Other topics include the controversial "firing" of the first African American female Surgeon General, Dr. Joycelyn Elders, by former U.S. President Bill Clinton; the career damaging fall-out after Paul Reubens's (Pee-Wee Herman) arrest for being caught in a pornographic theatre; current debates concerning sex education; the billion dollar sex toy industry; contradictory prostate cancer studies linked to male masturbation; the news media's obsession with sex addiction and sexual compulsion; the F.B.I. study that links compulsive masturbation to serial killers; the impact of pornography on relationships; opinions as to the future of masturbation.

==Masturbation in politics==
The film contains an interview with the first African American appointed as Surgeon General, Joycelyn Elders, about why she was fired by former president Bill Clinton for her controversial statement on world's A.I.D.S. day in favor of sex education on masturbation, an interview with comedian Janeane Garofalo about her embarrassment on doing the phone sex masturbation scene in The Truth About Cats & Dogs, and an interview with Hustler creator Larry Flynt about how he came to discover masturbation.

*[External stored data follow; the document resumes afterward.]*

**src/rtl/core/lrmt_pkg.sv**
```systemverilog
// ----------------------------------------------------------------------------
// lrmt_pkg
// Shared types, constants and node arithmetic for the range maximum tree.
// ----------------------------------------------------------------------------
package lrmt_pkg;

   localparam int LEAF_LOG   = 10;
   localparam int LEAF_COUNT = 1 << LEAF_LOG;
   localparam int NODE_COUNT = 2 * LEAF_COUNT;
   localparam int NODE_W     = LEAF_LOG + 1;
   localparam int LVL_W      = $clog2(LEAF_LOG + 1);
   localparam int RANGE_W    = 11;
   localparam int DATA_W     = 64;

   localparam logic [DATA_W-1:0] NEUTRAL = {4'hF, {(DATA_W-4){1'b0}}};

   localparam logic [1:0] FUNC_ASSIGN = 2'd0;
   localparam logic [1:0] FUNC_ADD    = 2'd1;
   localparam logic [1:0] FUNC_QUERY  = 2'd2;

   typedef struct packed {
      logic [DATA_W-1:0] max_v;
      logic              av;
      logic [DATA_W-1:0] aval;
      logic [DATA_W-1:0] addend;
   } rec_type;

   typedef enum logic [1:0] {RD_NONE, RD_NODE, RD_LEFT, RD_RIGHT} rd_sel_type;
   typedef enum logic [1:0] {CAP_NONE, CAP_PAR, CAP_LEFT, CAP_RIGHT} cap_type;
   typedef enum logic [2:0] {WR_NONE, WR_CLEAR, WR_COVER, WR_PUSH_L, WR_PUSH_R,
                             WR_FIX} wr_op_type;
   typedef enum logic [1:0] {MV_NONE, MV_LEFT, MV_SIB, MV_UP} mv_type;

   typedef enum logic [3:0] {
      ST_CLEAR, ST_IDLE, ST_VISIT_RD, ST_VISIT_CAP, ST_VISIT_EVAL,
      ST_PUSH_RDR, ST_PUSH_CAPR, ST_PUSH_WR, ST_PUSH_PAR, ST_RET,
      ST_FIX_RDL, ST_FIX_RDR, ST_FIX_CAP, ST_FIX_WR, ST_FINISH
   } ctl_state_type;

   typedef struct packed {
      logic       load_req;
      rd_sel_type rd_sel;
      cap_type    cap;
      wr_op_type  wr;
      mv_type     mv;
      logic       acc_node;
      logic       rsp_load;
      logic       clr_step;
   } ctl_cmd_type;

   typedef struct packed {
      logic       disjoint;
      logic       covered;
      logic       is_root;
      logic       is_left;
      logic       clr_last;
      logic       is_query;
      logic       is_assign;
      logic       rsp_free;
   } ctl_stat_type;

   function automatic logic [DATA_W-1:0] smax(input logic [DATA_W-1:0] a,
                                              input logic [DATA_W-1:0] b);
      return ($signed(a) >= $signed(b)) ? a : b;
   endfunction

   function automatic logic [DATA_W-1:0] rec_value(input rec_type r);
      return (r.av ? r.aval : r.max_v) + r.addend;
   endfunction

   function automatic rec_type merge(input rec_type r, input logic has_set,
                                     input logic [DATA_W-1:0] set_val,
                                     input logic [DATA_W-1:0] add);
      rec_type m;
      m = r;
      if (has_set) begin
         m.av     = 1'b1;
         m.aval   = set_val;
         m.addend = add;
      end else begin
         m.addend = r.addend + add;
      end
      return m;
   endfunction

endpackage

```
**src/rtl/core/lrmt_ctrl.sv**
```systemverilog
// ----------------------------------------------------------------------------
// lrmt_ctrl
// Walk sequencer: clearing pass, node visits, push-down and re-merge steps.
// ----------------------------------------------------------------------------
module lrmt_ctrl (
   input  logic                   clock,
   input  logic                   reset,
   input  logic                   req_valid,
   input  logic [1:0]             req_func,
   output logic                   req_stall,
   input  lrmt_pkg::ctl_stat_type stat,
   output lrmt_pkg::ctl_cmd_type  cmd
);

   lrmt_pkg::ctl_state_type state_ff, state_in;

   always_ff @(posedge clock) begin
      if (reset) begin
         state_ff <= lrmt_pkg::ST_CLEAR;
      end else begin
         state_ff <= state_in;
      end
   end

   always_comb begin
      state_in  = state_ff;
      req_stall = 1'b1;
      cmd       = '{load_req: 1'b0, rd_sel: lrmt_pkg::RD_NONE, cap: lrmt_pkg::CAP_NONE,
                    wr: lrmt_pkg::WR_NONE, mv: lrmt_pkg::MV_NONE, acc_node: 1'b0,
                    rsp_load: 1'b0, clr_step: 1'b0};
      unique case (state_ff)
         lrmt_pkg::ST_CLEAR: begin
            cmd.wr       = lrmt_pkg::WR_CLEAR;
            cmd.clr_step = 1'b1;
            if (stat.clr_last) state_in = lrmt_pkg::ST_IDLE;
         end
         lrmt_pkg::ST_IDLE: begin
            req_stall = 1'b0;
            if (req_valid) begin
               cmd.load_req = 1'b1;
               if (req_func == lrmt_pkg::FUNC_ASSIGN || req_func == lrmt_pkg::FUNC_ADD ||
                   req_func == lrmt_pkg::FUNC_QUERY) begin
                  state_in = lrmt_pkg::ST_VISIT_RD;
               end
            end
         end
         lrmt_pkg::ST_VISIT_RD: begin
            cmd.rd_sel = lrmt_pkg::RD_NODE;
            state_in   = lrmt_pkg::ST_VISIT_CAP;
         end
         lrmt_pkg::ST_VISIT_CAP: begin
            cmd.cap  = lrmt_pkg::CAP_PAR;
            state_in = lrmt_pkg::ST_VISIT_EVAL;
         end
         lrmt_pkg::ST_VISIT_EVAL: begin
            if (stat.disjoint) begin
               state_in = lrmt_pkg::ST_RET;
            end else if (stat.covered) begin
               if (stat.is_query) cmd.acc_node = 1'b1;
               else               cmd.wr       = lrmt_pkg::WR_COVER;
               state_in = lrmt_pkg::ST_RET;
            end else begin
               cmd.rd_sel = lrmt_pkg::RD_LEFT;
               state_in   = lrmt_pkg::ST_PUSH_RDR;
            end
         end
         lrmt_pkg::ST_PUSH_RDR: begin
            cmd.rd_sel = lrmt_pkg::RD_RIGHT;
            cmd.cap    = lrmt_pkg::CAP_LEFT;
            state_in   = lrmt_pkg::ST_PUSH_CAPR;
         end
         lrmt_pkg::ST_PUSH_CAPR: begin
            cmd.cap  = lrmt_pkg::CAP_RIGHT;
            cmd.wr   = lrmt_pkg::WR_PUSH_L;
            state_in = lrmt_pkg::ST_PUSH_WR;
         end
         lrmt_pkg::ST_PUSH_WR: begin
            cmd.wr   = lrmt_pkg::WR_PUSH_R;
            state_in = lrmt_pkg::ST_PUSH_PAR;
         end
         lrmt_pkg::ST_PUSH_PAR: begin
            cmd.wr   = lrmt_pkg::WR_FIX;
            cmd.mv   = lrmt_pkg::MV_LEFT;
            state_in = lrmt_pkg::ST_VISIT_RD;
         end
         lrmt_pkg::ST_RET: begin
            if (stat.is_root) begin
               state_in = lrmt_pkg::ST_FINISH;
            end else if (stat.is_left) begin
               cmd.mv   = lrmt_pkg::MV_SIB;
               state_in = lrmt_pkg::ST_VISIT_RD;
            end else begin
               cmd.mv   = lrmt_pkg::MV_UP;
               state_in = stat.is_query ? lrmt_pkg::ST_RET : lrmt_pkg::ST_FIX_RDL;
            end
         end
         lrmt_pkg::ST_FIX_RDL: begin
            cmd.rd_sel = lrmt_pkg::RD_LEFT;
            state_in   = lrmt_pkg::ST_FIX_RDR;
         end
         lrmt_pkg::ST_FIX_RDR: begin
            cmd.rd_sel = lrmt_pkg::RD_RIGHT;
            cmd.cap    = lrmt_pkg::CAP_LEFT;
            state_in   = lrmt_pkg::ST_FIX_CAP;
         end
         lrmt_pkg::ST_FIX_CAP: begin
            cmd.cap  = lrmt_pkg::CAP_RIGHT;
            state_in = lrmt_pkg::ST_FIX_WR;
         end
         lrmt_pkg::ST_FIX_WR: begin
            cmd.wr   = lrmt_pkg::WR_FIX;
            state_in = lrmt_pkg::ST_RET;
         end
         lrmt_pkg::ST_FINISH: begin
            if (!stat.is_query) begin
               state_in = lrmt_pkg::ST_IDLE;
            end else if (stat.rsp_free) begin
               cmd.rsp_load = 1'b1;
               state_in     = lrmt_pkg::ST_IDLE;
            end
         end
         default: state_in = lrmt_pkg::ST_IDLE;
      endcase
   end

endmodule

```
**config.mk**
```make
export PLATFORM = sky130hd
export DESIGN_NAME = lrmt_ctrl
export DESIGN_NICKNAME = d
export VERILOG_FILES = /design/src/rtl/core/lrmt_pkg.sv /design/src/rtl/core/lrmt_ctrl.sv
export SDC_FILE = /design/constraint.sdc
export NUM_CORES = 1
export LEC_CHECK = 0
export BUFFER_PORTS_ARGS = -buffer_cell sky130_fd_sc_hd__buf_2
export CELL_PAD_IN_SITES_DETAIL_PLACEMENT = 0
export CELL_PAD_IN_SITES_GLOBAL_PLACEMENT = 1
export CORE_ASPECT_RATIO = 0.75
export CORE_MARGIN = 2
export CORE_UTILIZATION = 25
export DETAILED_ROUTE_END_ITERATION = 12
export HOLD_SLACK_MARGIN = 0.03
export PLACE_DENSITY = 0.71
export SYNTH_ARGS = -nofsm -noshare
export SYNTH_HDL_FRONTEND = slang
export SYNTH_SLANG_ARGS = --single-unit
```
**constraint.sdc**
```tcl
create_clock -name clock -period 1.2 [get_ports clock]
set_clock_uncertainty 0.05 [all_clocks]
set_input_delay 0.18 -clock clock [delete_from_list [all_inputs] [get_ports clock]]
set_output_delay 0.18 -clock clock [all_outputs]
set_load 0.03 [all_outputs]
```
==> out/metrics.yaml <==
status: "complete, but fails checks"
failed_checks: "negative setup slack"
synth-seq-cells: 4
ys_warn_count: 0
regMostFlops: "state_ff"
slowest_stage: "dfxtp_4"
worstPathRequired_ns: 0.97
slowest_delay_ns: 0.36
slew_violations: 0
avgViaCountPerCell: 5.06
grt_setup_unrepaired: "true"
crit_path_cell_trace: "nand2b_4, or3_4, nor2_4, buf_6"
drt_wl_total_mm: 2.20
antenna_found_initial: 0
finalNetCount: 152
finalSetupViolations: 17
yosysTopAreaCell: "dfxtp_1"
synth_most_common_cell: "nand2_1"
core_um2: 1980
setup_ws_ns: -0.365
wire_per_inst_um: 13.6
cts_buffer_depth: 2
wl_met3_um: 64
drv_cap: 0
grt_pass1_wl_mm: 3.51
numCtsBuffers: 3
p_per_area_nw_per_um2: 824
cp_num_buf_inv: 1
synthTopCellsByCount: "nand2_1, nand2b_1"
placed_area_um2: 1020
numClockSinks: 4
largest_reg_flops: 4
fin_setup_tns_ns: -4.99
synthArstFlopShare: 0
pwr-share-seq: 0.145
cp_top_family: "simple AND/OR/NAND/NOR gates"
die_h_um: 43.2
num_vias: 819
hold_path_class: "in -> reg"
n_fill_cell: 139
highest_layer: "met4"
switching_share: 0.401
gp_congestion: 0.749
htreeDepth: 1
seq_area_frac_synth: 0.156
areaGrowthSynthToFinish_pct: 176
crit_path_max_fanout: 6
netlist_area_um2: 513
synthTopCellsByArea: "dfxtp_1, nand2b_1, nand2_1, a21oi_1, buf_2"
ys.flop_type: "dfxtp_1"
syn_avg_cell_area_um2: 6.58
grt_usage: 0.182
critPathCaptureType: "primary output"
grt_max_degree: 11
reg_top3: "state_ff (4)"
drtAntennaViolNets: 0
dp_hpwl_mm: 1.42
drive_above_1_share: 0.746
rrSetupSlack_ns: -0.28
worstPathArrival_ns: 1.33
tightestPinTransition_ns: 0.339
slew_headroom: 0.771
vdd_drop_max_mv: 0.544
cts-root-buf: "clkbuf_4"
met2_length_mm: 1.11
switchingPower_uw: 468
synth_edf_count: 0
drt_pass1_iterations: 3
p_int_uw: 698
met1_length_mm: 1.00
startpoint_type: "flip-flop"
p_comb_frac: 0.692
port_buffers: 25
dp.cells: 144
synthCells: 78
clk_pin_slew_worst_paths_ns: 0.05
hold_viol_final: 0
synth_nets: 91
power_leakage_uw: 0.000614
cts_tree: "yes"
clock_latency_ns: 0.24
initial_core_util: 0.259
n_antenna_cell: 0
synthDistinctLibCells: 32
fin_cells: 162
crit_type: "reg -> out"
dr.first_iter.drc_count: 9
drc: 0
min_period_over_period: 1.30
grt_overflow: 0
dieWidth_um: 56.3
period_minus_slack_ns: 1.56
grt_pass1_vias: 780
design_area_um2: 1420
p_clk_frac: 0.163
p_total_uw: 1170
synth.top_cell.area_share: 0.156
io_pins: 27
die_area_um2: 2430
max_freq_ghz: 0.639
std_cell_rows: 14
layer usage:
| metal | GRT usage | vias to the layer above |
|---|---|---|
| met5 | 0 | - |
| met4 | 0.0857 | 0 |
| met3 | 0.00915 | 4 |
| met2 | 0.308 | 19 |
| met1 | 0.239 | 388 |
| li1 | - | 408 |
final cells by class:
cell class / instances / area [µm²] / area share
clock buffer: 4 / 26.3 / 0.0186
inverter: 3 / 11.3 / 0.00796
multi-input combinational: 64 / 654 / 0.462
sequential: 4 / 92.6 / 0.0654
tap: 24 / 30.0 / 0.0212
timing repair buffer: 63 / 601 / 0.424
what timing repair did:
action / in CTS / in global routing
resized for setup: 59 / 11
buffers inserted: 12 / 4
setup endpoints to repair: 18 / 18
hold buffers: 0 / 0
pin swaps: 19 / 9
worst paths after layout:
check | startpoint | end | cells past startpoint
worst max register to register | state_ff[1] | state_ff[0] | 5
worst max-delay path | state_ff[1] | cmd[12] | 4
worst min-delay path | reset | state_ff[1] | 2
worst min register to register | state_ff[0] | state_ff[0] | 3
cell usage in the layout, fill, tap and decap left out, types with 3 or more instances in the layout:
cell	Yosys	layout
o31ai_4	0	3
nand2_1	8	5
a31oi_1	3	3
a21oi_1	5	3
nor2_4	0	3
nor3_4	0	3
dfxtp_4	0	3
buf_4	1	21
buf_6	0	26
nand2b_4	1	3
buf_12	0	4
o21ai_2	0	3
buf_2	5	11
clkbuf_4	0	3
nand2b_1	6	4
power groups by stage:
stage | registers (µW) | logic [µW] | clock network [µW]
finish | 169 | 807 | 190
global route | 171 | 854 | 205
CTS | 168 | 749 | 196
detailed placement | 166 | 560 | 0
global placement | 164 | 558 | 0
floorplan | 159 | 379 | 0
per-stage QoR:
step,util,worst slack (ns),hold WS (ns)
finish,0.715,-0.365,0.0882
global route,0.715,-0.396,0.0907
CTS,0.682,-0.356,0.0729
detailed placement,0.516,-0.218,0.332
global placement,0.516,-0.207,0.344
floorplan,-,-0.130,0.190
kinds of logic (layout without fill, tap and decap cells):
kind of cell | Yosys count | after routing | synth area share
AND/OR/NAND/NOR | 39 | 39 | 0.441
AO/OA/AOI/OAI | 24 | 24 | 0.293
buffers and inverters | 10 | 70 | 0.0927
flip-flops | 4 | 4 | 0.156
XOR/XNOR | 1 | 1 | 0.0171
worst register-to-register path, stage by stage, from the launching register on:
cell and delay (ns):
dfxtp_4 0.36, nand2b_4 0.14, or3_4 0.36, buf_4 0.15, or2_0 0.20, a31oi_1 0.12
(Power assumes the default switching activity.)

==Masturbation in film, TV, and music==
The impact of masturbation on the media is explored through a series of movie clips and music. Film Threat founder and film critic Chris Gore states in the documentary that most instances of masturbation depicted in movies or television are seen as either grotesque or as something one wouldn't want to be caught doing. This comment is substantiated by clips from movies like The Exorcist and American Pie shown in the film.

Television clips from the Seinfeld episode called "The Contest" and a clip from Sex in the City are also discussed, along with songs that make reference to masturbation in some way. A section in the film on Masturbation and Media includes interviews with comedian ANT, and Keith Morris, singer/songwriter formerly of Black Flag and The Circle Jerks. The movie features an acoustic performance of "I Touch Myself" played by its songwriter, Billy Steinberg, who is also interviewed.

==V.O.D. distribution==
First distributed in time for Valentine's Day in February 2016 by Vision Films Inc., a partner of Sony Pictures Home Entertainment in February 2016, Sticky: A (Self) Love Story has been selected as an Amazon Video Direct Stars (A.V.D.) winner in July 2016 after being one of Amazon's top-selling films online. At the time of this article, the documentary is being distributed in the U.S., Canada, U.K., Italy, Israel, Brazil, and Germany.

==Theatrical screenings==
There have been numerous theatrical screenings of Sticky: A (Self) Love Story around the world. These include screenings in New York, Las Vegas, Los Angeles, San Francisco, and San Diego and sold out screenings at MoSex in New York, Syndicated in Brooklyn, and the historic Chinese Theater in Hollywood, California. Sticky: A (Self) Love Story opened at the first annual Lov Doc Film Festival in Moscow, Russia, in 2016.